HM: Well, scoring a comedy takes less of a toll on my headspace than soundtracking an Expressionist work! But I find horror more personal, and I think something about the visual language makes a lot of sense to me. I feel strangely at home with horror.
MA: A lot of Jewish folklore, particularly the golem, tends to evolve to reflect contemporary anxieties. In post-Holocaust iterations of the golem, it became less protective and more of a vengeful figure. Is that historical context something that you’re aware of as a composer?
HM: It’s really interesting that the golem progresses from protective to vengeful, because that process actually happens even within the space of Wegener’s film. Thinking structurally about my improvisation, the transformation from protective angel to aggressive monster works musically as my thematic motifs introduced at the beginning of the film unravel, become more interwoven, angular and disturbed throughout.
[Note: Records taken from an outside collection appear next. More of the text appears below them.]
### config.mk
export PLATFORM = sky130hd
export DESIGN_NAME = manager
export DESIGN_NICKNAME = d
export VERILOG_FILES = /design/src/mgr_pkg.sv /design/src/manager.sv /design/src/stu_cntl.sv /design/src/wu_decode.sv /design/src/wu_memory.sv /design/src/wu_fetch.sv
export SDC_FILE = /design/constraint.sdc
export NUM_CORES = 2
export LEC_CHECK = 0
export ABC_CLOCK_PERIOD_IN_PS = 5150
export BUFFER_PORTS_ARGS = -buffer_cell sky130_fd_sc_hd__buf_2
export CAP_MARGIN = 20
export CORE_MARGIN = 4
export CORE_UTILIZATION = 35
export CTS_BUF_LIST = sky130_fd_sc_hd__clkbuf_4 sky130_fd_sc_hd__clkbuf_8
export CTS_CLUSTER_SIZE = 30
export DETAILED_ROUTE_END_ITERATION = 7
export MAX_ROUTING_LAYER = met4
export PLACE_DENSITY_LB_ADDON = 0.2
export SYNTH_ARGS = -nofsm -noshare
export SYNTH_HDL_FRONTEND = slang
export SYNTH_SLANG_ARGS = --single-unit
### constraint.sdc
create_clock -name clk -period 5.15 [get_ports clk]
set_input_delay 1.03 -clock clk [delete_from_list [all_inputs] [get_ports clk]]
set_output_delay 1.03 -clock clk [all_outputs]
set_load 0.01 [all_outputs]
### src/mgr_pkg.sv
// Shared widths, encodings and bus structs for the manager work-unit and upstream paths
package mgr_pkg;

  // ------------------------------------------------------------
  // Sizes
  // ------------------------------------------------------------

  // Work-unit memory addressing
  localparam int WU_ADDR_W    = 6;
  localparam int WU_DEPTH     = 64;

  // Option slots carried by every work-unit entry
  localparam int OPT_PER_INST = 2;

  // OOB descriptor tag, also echoed back on the upstream bus
  localparam int TAG_W        = 4;
  localparam int STU_DATA_W   = 32;

  // ------------------------------------------------------------
  // Plain vector types
  // ------------------------------------------------------------

  typedef logic [WU_ADDR_W-1:0]  wu_addr_t;
  typedef logic [7:0]            opt_value_t;
  typedef logic [TAG_W-1:0]      tag_t;
  typedef logic [STU_DATA_W-1:0] stu_data_t;

  // ------------------------------------------------------------
  // Encodings
  // ------------------------------------------------------------

  // Entry kind, only OP produces a descriptor
  typedef enum logic [1:0] {
    NOP = 2'd0,
    OP  = 2'd1,
    MR  = 2'd2,
    MW  = 2'd3
  } inst_op_e;

  // Which descriptor field an option slot writes
  typedef enum logic [1:0] {
    NONE      = 2'd0,
    NUM_LANES = 2'd1,
    STOP_CMD  = 2'd2,
    SIMD_CMD  = 2'd3
  } opt_type_e;

  // Packet delineator on stack-bus beats
  typedef enum logic [1:0] {
    SOP    = 2'd0,
    MOP    = 2'd1,
    EOP    = 2'd2,
    SINGLE = 2'd3
  } intf_cntl_e;

  // Upstream beat kind, selects return output
  typedef enum logic {
    DATA = 1'b0,
    CTRL = 1'b1
  } stu_type_e;

  typedef enum logic {
    IDLE = 1'b0,
    RUN  = 1'b1
  } fetch_state_e;

  // ------------------------------------------------------------
  // Bus payloads
  // ------------------------------------------------------------

  typedef struct packed {
    opt_type_e  opt_type;
    opt_value_t value;
  } wu_opt_t;

  // Slot 0 sits in the low bits
  typedef struct packed {
    inst_op_e                   op;
    wu_opt_t [OPT_PER_INST-1:0] opt;
  } wu_entry_t;

  // Count is 1 to WU_DEPTH, hence one extra bit
  typedef struct packed {
    wu_addr_t             start_addr;
    logic [WU_ADDR_W:0]   count;
  } wu_run_t;

  typedef struct packed {
    wu_addr_t  addr;
    wu_entry_t entry;
  } wu_load_t;

  typedef struct packed {
    tag_t       tag;
    opt_value_t num_lanes;
    opt_value_t stop_cmd;
    opt_value_t simd_cmd;
  } oob_desc_t;

  typedef struct packed {
    intf_cntl_e cntl;
    stu_type_e  beat_type;
    tag_t       tag;
    stu_data_t  data;
  } stu_beat_t;

  typedef struct packed {
    intf_cntl_e cntl;
    tag_t       tag;
    stu_data_t  data;
  } ret_beat_t;

endpackage
### src/manager.sv
// Manager top level, joins work-unit fetch, memory and decode with the upstream controller
`timescale 1ns/1ps

module manager (
  input  logic                clk,
  input  logic                rst_n,

  // Run command
  input  logic                run_valid,
  input  mgr_pkg::wu_run_t    run,
  output logic                run_ready,

  // Work-unit memory load
  input  logic                load_valid,
  input  mgr_pkg::wu_load_t   load,

  // Stack-bus downstream OOB
  output logic                oob_valid,
  output mgr_pkg::oob_desc_t  oob,
  input  logic                oob_ready,

  // Stack-bus upstream
  input  logic                stu_valid,
  input  mgr_pkg::stu_beat_t  stu,
  output logic                stu_ready,

  // Return data and return control
  output logic                rdp_valid,
  output mgr_pkg::ret_beat_t  rdp,
  input  logic                rdp_ready,
  output logic                rcp_valid,
  output mgr_pkg::ret_beat_t  rcp,
  input  logic                rcp_ready
);

  // ------------------------------------------------------------
  // Fetch to memory
  // ------------------------------------------------------------
  logic               rd_en;
  mgr_pkg::wu_addr_t  rd_addr;
  logic               stall;

  wu_fetch u_wu_fetch (
    .clk       (clk),
    .rst_n     (rst_n),
    .run_valid (run_valid),
    .run       (run),
    .run_ready (run_ready),
    .rd_en     (rd_en),
    .rd_addr   (rd_addr),
    .stall     (stall)
  );

  // ------------------------------------------------------------
  // Memory to decode
  // ------------------------------------------------------------
  logic                ent_valid;
  mgr_pkg::wu_entry_t  ent;
  logic                ent_ready;

  wu_memory u_wu_memory (
    .clk        (clk),
    .rst_n      (rst_n),
    .load_valid (load_valid),
    .load       (load),
    .rd_en      (rd_en),
    .rd_addr    (rd_addr),
    .stall      (stall),
    .ent_valid  (ent_valid),
    .ent        (ent),
    .ent_ready  (ent_ready)
  );

  wu_decode u_wu_decode (
    .clk       (clk),
    .rst_n     (rst_n),
    .ent_valid (ent_valid),
    .ent       (ent),
    .ent_ready (ent_ready),
    .oob_valid (oob_valid),
    .oob       (oob),
    .oob_ready (oob_ready)
  );

  // Upstream path is independent of the work-unit path
  stu_cntl u_stu_cntl (
    .clk       (clk),
    .rst_n     (rst_n),
    .stu_valid (stu_valid),
    .stu       (stu),
    .stu_ready (stu_ready),
    .rdp_valid (rdp_valid),
    .rdp       (rdp),
    .rdp_ready (rdp_ready),
    .rcp_valid (rcp_valid),
    .rcp       (rcp),
    .rcp_ready (rcp_ready)
  );

endmodule

### src/stu_cntl.sv
// Stack-bus upstream controller, registers each beat and routes it to return data or return control
`timescale 1ns/1ps

module stu_cntl (
  input  logic                clk,
  input  logic                rst_n,

  // Upstream stack bus
  input  logic                stu_valid,
  input  mgr_pkg::stu_beat_t  stu,
  output logic                stu_ready,

  // Return data path
  output logic                rdp_valid,
  output mgr_pkg::ret_beat_t  rdp,
  input  logic                rdp_ready,

  // Return control path
  output logic                rcp_valid,
  output mgr_pkg::ret_beat_t  rcp,
  input  logic                rcp_ready
);

  // Index 0 is data, index 1 is control
  logic [1:0]          sel;
  logic [1:0]          out_ready;
  logic [1:0]          out_free;
  logic [1:0]          out_valid;
  logic [1:0]          take;
  mgr_pkg::ret_beat_t  out_q [2];
  mgr_pkg::ret_beat_t  beat;

  assign sel       = (stu.beat_type == mgr_pkg::CTRL) ? 2'b10 : 2'b01;
  assign out_ready = {rcp_ready, rdp_ready};

  // Ready depends only on the register this beat targets
  assign stu_ready = |(sel & out_free);
  assign take      = sel & {2{stu_valid && stu_ready}};

  // Type bit is dropped on the way out
  assign beat = '{cntl: stu.cntl, tag: stu.tag, data: stu.data};

  // ------------------------------------------------------------
  // Per-output register
  // ------------------------------------------------------------
  for (genvar g = 0; g < 2; g++) begin : g_out
    assign out_free[g] = !out_valid[g] || out_ready[g];

    always_ff @(posedge clk) begin
      if (!rst_n) begin
        out_valid[g] <= 1'b0;
      end else if (take[g]) begin
        out_valid[g] <= 1'b1;
      end else if (out_ready[g]) begin
        out_valid[g] <= 1'b0;
      end
    end

    // Payload, no reset
    always_ff @(posedge clk) begin
      if (take[g]) begin
        out_q[g] <= beat;
      end
    end

    // Routed beat held under back-pressure
    a_out_hold : assert property (
      @(posedge clk) disable iff (!rst_n)
      (out_valid[g] && !out_ready[g]) |=> (out_valid[g] && $stable(out_q[g]))
    );
  end

  assign rdp_valid = out_valid[0];
  assign rdp       = out_q[0];
  assign rcp_valid = out_valid[1];
  assign rcp       = out_q[1];

endmodule

### src/wu_decode.sv
// Work-unit decode that turns OP entries into tagged OOB configuration descriptors and drops the rest
`timescale 1ns/1ps

module wu_decode (
  input  logic                clk,
  input  logic                rst_n,

  // Entry stream from memory
  input  logic                ent_valid,
  input  mgr_pkg::wu_entry_t  ent,
  output logic                ent_ready,

  // Stack-bus downstream OOB
  output logic                oob_valid,
  output mgr_pkg::oob_desc_t  oob,
  input  logic                oob_ready
);

  mgr_pkg::tag_t       tag_cnt;
  mgr_pkg::oob_desc_t  desc;
  logic                is_op;
  logic                ent_take;
  logic                emit;

  // Free when empty or draining this cycle
  assign ent_ready = !oob_valid || oob_ready;
  assign ent_take  = ent_valid && ent_ready;

  // MR and MW fall through as NOP
  assign is_op = (ent.op == mgr_pkg::OP);
  assign emit  = ent_take && is_op;

  // ------------------------------------------------------------
  // Descriptor build
  // ------------------------------------------------------------
  always_comb begin
    desc     = '0;
    desc.tag = tag_cnt;
    // Ascending slot order so slot 1 wins on a clash
    for (int i = 0; i < mgr_pkg::OPT_PER_INST; i++) begin
      case (ent.opt[i].opt_type)
        mgr_pkg::NUM_LANES: desc.num_lanes = ent.opt[i].value;
        mgr_pkg::STOP_CMD:  desc.stop_cmd  = ent.opt[i].value;
        mgr_pkg::SIMD_CMD:  desc.simd_cmd  = ent.opt[i].value;
        default: begin
          // NONE leaves the field at zero
        end
      endcase
    end
  end

  // ------------------------------------------------------------
  // Output stage
  // ------------------------------------------------------------

  // Valid flag and tag sequence
  always_ff @(posedge clk) begin
    if (!rst_n) begin
      oob_valid <= 1'b0;
      tag_cnt   <= '0;
    end else begin
      if (emit) begin
        oob_valid <= 1'b1;
      end else if (oob_ready) begin
        oob_valid <= 1'b0;
      end
      // One tag per emitted descriptor and wrapping across runs
      if (emit) begin
        tag_cnt <= tag_cnt + 1'b1;
      end
    end
  end

  // Payload
  always_ff @(posedge clk) begin
    if (emit) begin
      oob <= desc;
    end
  end

  // Descriptor held while downstream stalls
  a_oob_hold : assert property (
    @(posedge clk) disable iff (!rst_n)
    (oob_valid && !oob_ready) |=> (oob_valid && $stable(oob))
  );

endmodule

### src/wu_memory.sv
// Work-unit storage, loaded through a write port and read by fetch into a held output register
`timescale 1ns/1ps

module wu_memory (
  input  logic                clk,
  input  logic                rst_n,

  // Load port, always accepted
  input  logic                load_valid,
  input  mgr_pkg::wu_load_t   load,

  // Read request from fetch
  input  logic                rd_en,
  input  mgr_pkg::wu_addr_t   rd_addr,
  output logic                stall,

  // Entry stream to decode
  output logic                ent_valid,
  output mgr_pkg::wu_entry_t  ent,
  input  logic                ent_ready
);

  mgr_pkg::wu_entry_t  mem [mgr_pkg::WU_DEPTH];
  logic                rd_take;

  // Held entry blocks the next read
  assign stall   = ent_valid && !ent_ready;
  assign rd_take = rd_en && !stall;

  // ------------------------------------------------------------
  // Storage
  // ------------------------------------------------------------
  always_ff @(posedge clk) begin
    if (load_valid) begin
      mem[load.addr] <= load.entry;
    end
  end

  // ------------------------------------------------------------
  // Output register
  // ------------------------------------------------------------

  // Valid flag
  always_ff @(posedge clk) begin
    if (!rst_n) begin
      ent_valid <= 1'b0;
    end else if (rd_take) begin
      ent_valid <= 1'b1;
    end else if (ent_ready) begin
      ent_valid <= 1'b0;
    end
  end

  // Payload, refreshed only on a taken read
  always_ff @(posedge clk) begin
    if (rd_take) begin
      ent <= mem[rd_addr];
    end
  end

  // Entry held steady until decode takes it
  a_ent_hold : assert property (
    @(posedge clk) disable iff (!rst_n)
    (ent_valid && !ent_ready) |=> (ent_valid && $stable(ent))
  );

endmodule

### src/wu_fetch.sv
// Work-unit fetch, takes a run command and walks the memory address range one read at a time
`timescale 1ns/1ps

module wu_fetch (
  input  logic               clk,
  input  logic               rst_n,

  // Run command
  input  logic               run_valid,
  input  mgr_pkg::wu_run_t   run,
  output logic               run_ready,

  // Read port to work-unit memory
  output logic               rd_en,
  output mgr_pkg::wu_addr_t  rd_addr,
  input  logic               stall
);

  mgr_pkg::fetch_state_e        state;
  mgr_pkg::wu_addr_t            cur_addr;
  logic [mgr_pkg::WU_ADDR_W:0]  remaining;
  logic                         last_read;

  // Only idle fetch takes a new run
  assign run_ready = (state == mgr_pkg::IDLE);
  assign rd_en     = (state == mgr_pkg::RUN);
  assign rd_addr   = cur_addr;
  assign last_read = (remaining == {{mgr_pkg::WU_ADDR_W{1'b0}}, 1'b1});

  // ------------------------------------------------------------
  // Sequencer
  // ------------------------------------------------------------
  always_ff @(posedge clk) begin
    if (!rst_n) begin
      state     <= mgr_pkg::IDLE;
      cur_addr  <= '0;
      remaining <= '0;
    end else begin
      case (state)
        mgr_pkg::IDLE: begin
          if (run_valid) begin
            cur_addr  <= run.start_addr;
            remaining <= run.count;
            // Zero count would never terminate
            if (run.count != '0) begin
              state <= mgr_pkg::RUN;
            end
          end
        end
        default: begin
          // Advance only on an accepted read, address wraps at top of memory
          if (!stall) begin
            cur_addr  <= cur_addr + 1'b1;
            remaining <= remaining - 1'b1;
            if (last_read) begin
              state <= mgr_pkg::IDLE;
            end
          end
        end
      endcase
    end
  end

  // No further reads once the last one of a run is taken
  a_stop_after_last : assert property (
    @(posedge clk) disable iff (!rst_n)
    (rd_en && !stall && last_read) |=> (run_ready && !rd_en)
  );

endmodule

==> impl_metrics.toml <==
[clocking]
cts_max_level = 4
clockRootBuffer = "clkbuf_8"
ctsHoldBuffers = 0
cts_sinks = 1556
cts_buffer_depth = 3
ctsResizeCount = 0
path_clk_slew_ns = 0.06
clkLatencyLatePin_ns = 0.95
cts_buffers = 240
cts_tree = "done"
cts_setup_buffers = 0

[global_route]
grt_pass1_wl_um = 230000
antenna_found_initial = 10
grt_overflow_total = 0
grt_max_degree = 83
grt_usage_pct = 18.9
first_global_vias = 31003

[worst_setup_path]
critPathCaptureType = "flop"
cp_max_fo = 76
crit_buf_inv = 1
cp_slowest_stage_delay_ns = 0.82
cp_slowest_cell = "dfxtp_4"
start_kind = "flop"
crit_type = "flop to flop"
cp.arrival_ns = 4.29
worstPathRequired_ns = 5.87
cp_cell_sequence = "buf_12 -> mux4_2 -> nand2_1 -> a21oi_1 -> o22ai_1 -> nor2_1"
r2r_start = "u_wu_fetch.rd_addr[0]"
cp_top_family = "compound AO/OA/AOI/OAI gates"
startpoint = "u_wu_fetch.rd_addr[0]"

[timing]
fmax_ghz = 0.280
skew_ns = 0.0409
slew_viol_final = 0
grt_setup_unrepaired = "no"
finalSetupViolations = 0
max_slew.worst_pin.slew_ns = 1.14
min_period_ns = 3.57
setup-tns-final_ns = 0
period_share_pct = 69.4
hold_violations = 0
slew_headroom_pct = 23.1
hold-worst-slack_ns = 0.274

[floorplan]
core_area_mm2 = 0.168
dieHeight_um = 420
start_util_pct = 35.3
dieArea_mm2 = 0.176
ios = 197
fp.dieW_um = 420
row_count = 150

[drt]
drtPass1Iterations = 7
wl_um = 163000
num_vias = 30149
routedWlPerCell_um = 28.7
drt-initial-drc-count = 2873
via_per_inst = 5.33
drc = 0
ant_nets = 0

[pwr]
power_density_mw_per_mm2 = 391
ir_drop_mv = 0.289
p_leak_nw = 21.5

[placed_design]
gp_congestion = 0.867
dp_hpwl_um = 99200
port_buffers = 196

[synth]
ys.flop_type = "edfxtp_1"
syn-cell-area_mm2 = 0.0593
ys_seq_elements = 1556
ys_seq_area_share_pct = 78.5
synth-warning-count = 0
async_reset_ff_share_pct = 0
synth_cell_types = 56
synth_edf_count = 1534
syn_area_per_cell_um2 = 20.8
synth_fp_nets = 2940
syn_inst = 2848

[job]
cap_viol_max_count = 0

[final_layout]
nFillCells = 14966
final_cell_mix = "edfxtp_1, mux4_2, clkbuf_8"
drive_gt1_share_pct = 30.3
multiInputGateArea_mm2 = 0.0122
seqCellArea_mm2 = 0.0465
final_common_cell = "edfxtp_1"
layout.nets = 3342
area_growth_pct = 15.2

[min_path]
hold_start = "stu[35]"
min_path_type = "primary input to flop"

[run_status]
status = "finished, final reports clean"
## routing by layer
layer | GRT usage, % | wire [µm] | vias up
li1 | - | - | 12674
met1 | 25.5 | 70700 | 16048
met2 | 29.3 | 76900 | 1176
met3 | 3.11 | 10100 | 251
met4 | 6.59 | 5050 | 0
met5 | - | 0 | -
## Yosys cell counts (all sizes together) (2+ instances only)
cell type  count  share of area (%)
a2111oi        2              0.030
a211o          6              0.089
a211oi         2              0.025
a21boi         6              0.076
a21o          41               0.52
a21oi         51               0.43
a221o          3              0.051
a221oi         3              0.044
a22o          27               0.40
a311oi         2              0.030
a31oi          3              0.032
a41oi          2              0.030
and2           6              0.063
buf           89               0.89
clkbuf        68               0.43
dfxtp         22               0.74
edfxtp      1534                 78
ha             4              0.084
inv            5              0.032
mux2          13               0.25
mux2i        208                3.5
mux4         266                 10
nand2        134               0.85
nand2b         9              0.095
nand3          9              0.076
nand3b         5              0.070
nand4          3              0.032
nor2          99               0.63
nor2b         18               0.19
nor3           9              0.076
nor3b          2              0.025
nor4           2              0.021
o211ai         3              0.038
o21a           3              0.038
o21ai         51               0.43
o221ai        79                1.2
o22ai         43               0.45
or3            2              0.021
or3b           2              0.030
xnor2          3              0.044
xor2           2              0.030
## flip-flops by register name (all words and copies together), names as in the netlist, 4 cells and up
register	count
u_wu_fetch.rd_addr	6
u_wu_decode.oob	28
u_wu_fetch.remaining	7
u_wu_decode.tag_cnt	4
u_stu_cntl.out_q	76
u_wu_memory.ent	22
u_wu_memory.mem	1408
## cell type report
class,instances,area share (%)
tap,2204,4.04
clock inverter,130,1.23
multi-input combinational,1130,17.9
antenna,7,0.0256
sequential,1556,68.1
inverter,5,0.0275
clock buffer,312,5.65
timing repair buffer,317,3.05
## through the flow
| step | worst slack (ns) | cells | power [mW] | instance area (µm²) | util [%] |
|---|---|---|---|---|---|
| final | 1.58 | 5661 | 26.7 | 68300 | 40.7 |
| after global placement | 1.35 | 5210 | 16.9 | 63500 | 37.9 |
| after CTS | 1.32 | 5652 | 27.0 | 68200 | 40.7 |
| after detailed placement | 1.35 | 5210 | 16.9 | 63500 | 37.9 |
| after global routing | 1.46 | 5657 | 27.7 | 68300 | 40.7 |
| after floorplan | 0.999 | 2848 | 15.8 | 59300 | - |
## worst paths after layout
kind | to | slack [ns] | cells past startpoint
setup / recovery | u_wu_memory.ent[14] | 1.58 | 6
hold reg to reg | u_wu_decode.oob[27] | 0.48 | 0
setup reg to reg | u_wu_memory.ent[14] | 1.58 | 6
hold / removal | u_stu_cntl.out_q[0][35] | 0.27 | 1
## power by group
part           total [mW]  internal [mW]  switching, mW  leakage (nW)
registers            14.3           14.1          0.165          14.0
logic                2.38          0.883           1.50          4.97
clock network        10.1           5.30           4.76          2.49
total                26.7           20.3           6.43          21.5
## worst reg2reg max path, stage by stage (launching register included)
cell     delay [ns]
dfxtp_4        0.82
buf_12         0.55
mux4_2         0.51
nand2_1        0.06
a21oi_1        0.65
o22ai_1        0.41
nor2_1         0.34
## logic make-up after synthesis
| family | Yosys count | share of synthesized area (%) |
|---|---|---|
| flops | 1556 | 78.5 |
| mux | 487 | 13.9 |
| compound gates | 331 | 3.95 |
| simple gates | 303 | 2.22 |
| buf+inv | 162 | 1.35 |
| xor+xnor | 5 | 0.0739 |
| fa+ha+maj | 4 | 0.0844 |
Power figures use the tool's default switching activity.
Wegener made three golem films of which only the last survives in full, 1920’s How He Came Into The World. He cast himself as the golem in each iteration, seeing something of himself in this creature sculpted out of clay. From what we know about the previous films, the golem is driven by jealousy and eroticism. In the 1920 version, it transforms from a protective figure to a violent one as it destroys the ghetto in the film’s climax. I feel that this change is inspired as much by Wegener’s awareness of growing anti-semitism in Europe and the historic persecution of Jews as his experience fighting in the trenches of World War I. The inner chambers of the ghetto look as if carved out of mud like the golem itself. I think creating this texture within the figurative context is very relevant to the process of creating the golem. When the rabbi is slapping clay on, he looks like Jackson Pollock in the studio. When you think about where Expressionist painting evolved to, it feels very much based on that context – the idea of creating an illusion of weight, the illusion of living.
MA: Do you find the anti-Semitism that runs through many German Expressionist films like this difficult to deal with? Or is it a part of the work you’re less interested in giving space to?
HM: I’m definitely concerned about it, and I think it’s impossible to ignore it. I’m not really interested in reclaiming these films. I don’t know if we can do that. But I think the lovely thing about screenings with a live score is that it bends the idea of a film being a fixed thing. Every screening is its own event, with its own meaning. I am affected [by the anti-Semitic undertones], and there are times when scoring Der Golem or Nosferatu is deeply painful actually, but I think that’s also part of what we’re doing, it’s really engaging and conversing with that discomfort.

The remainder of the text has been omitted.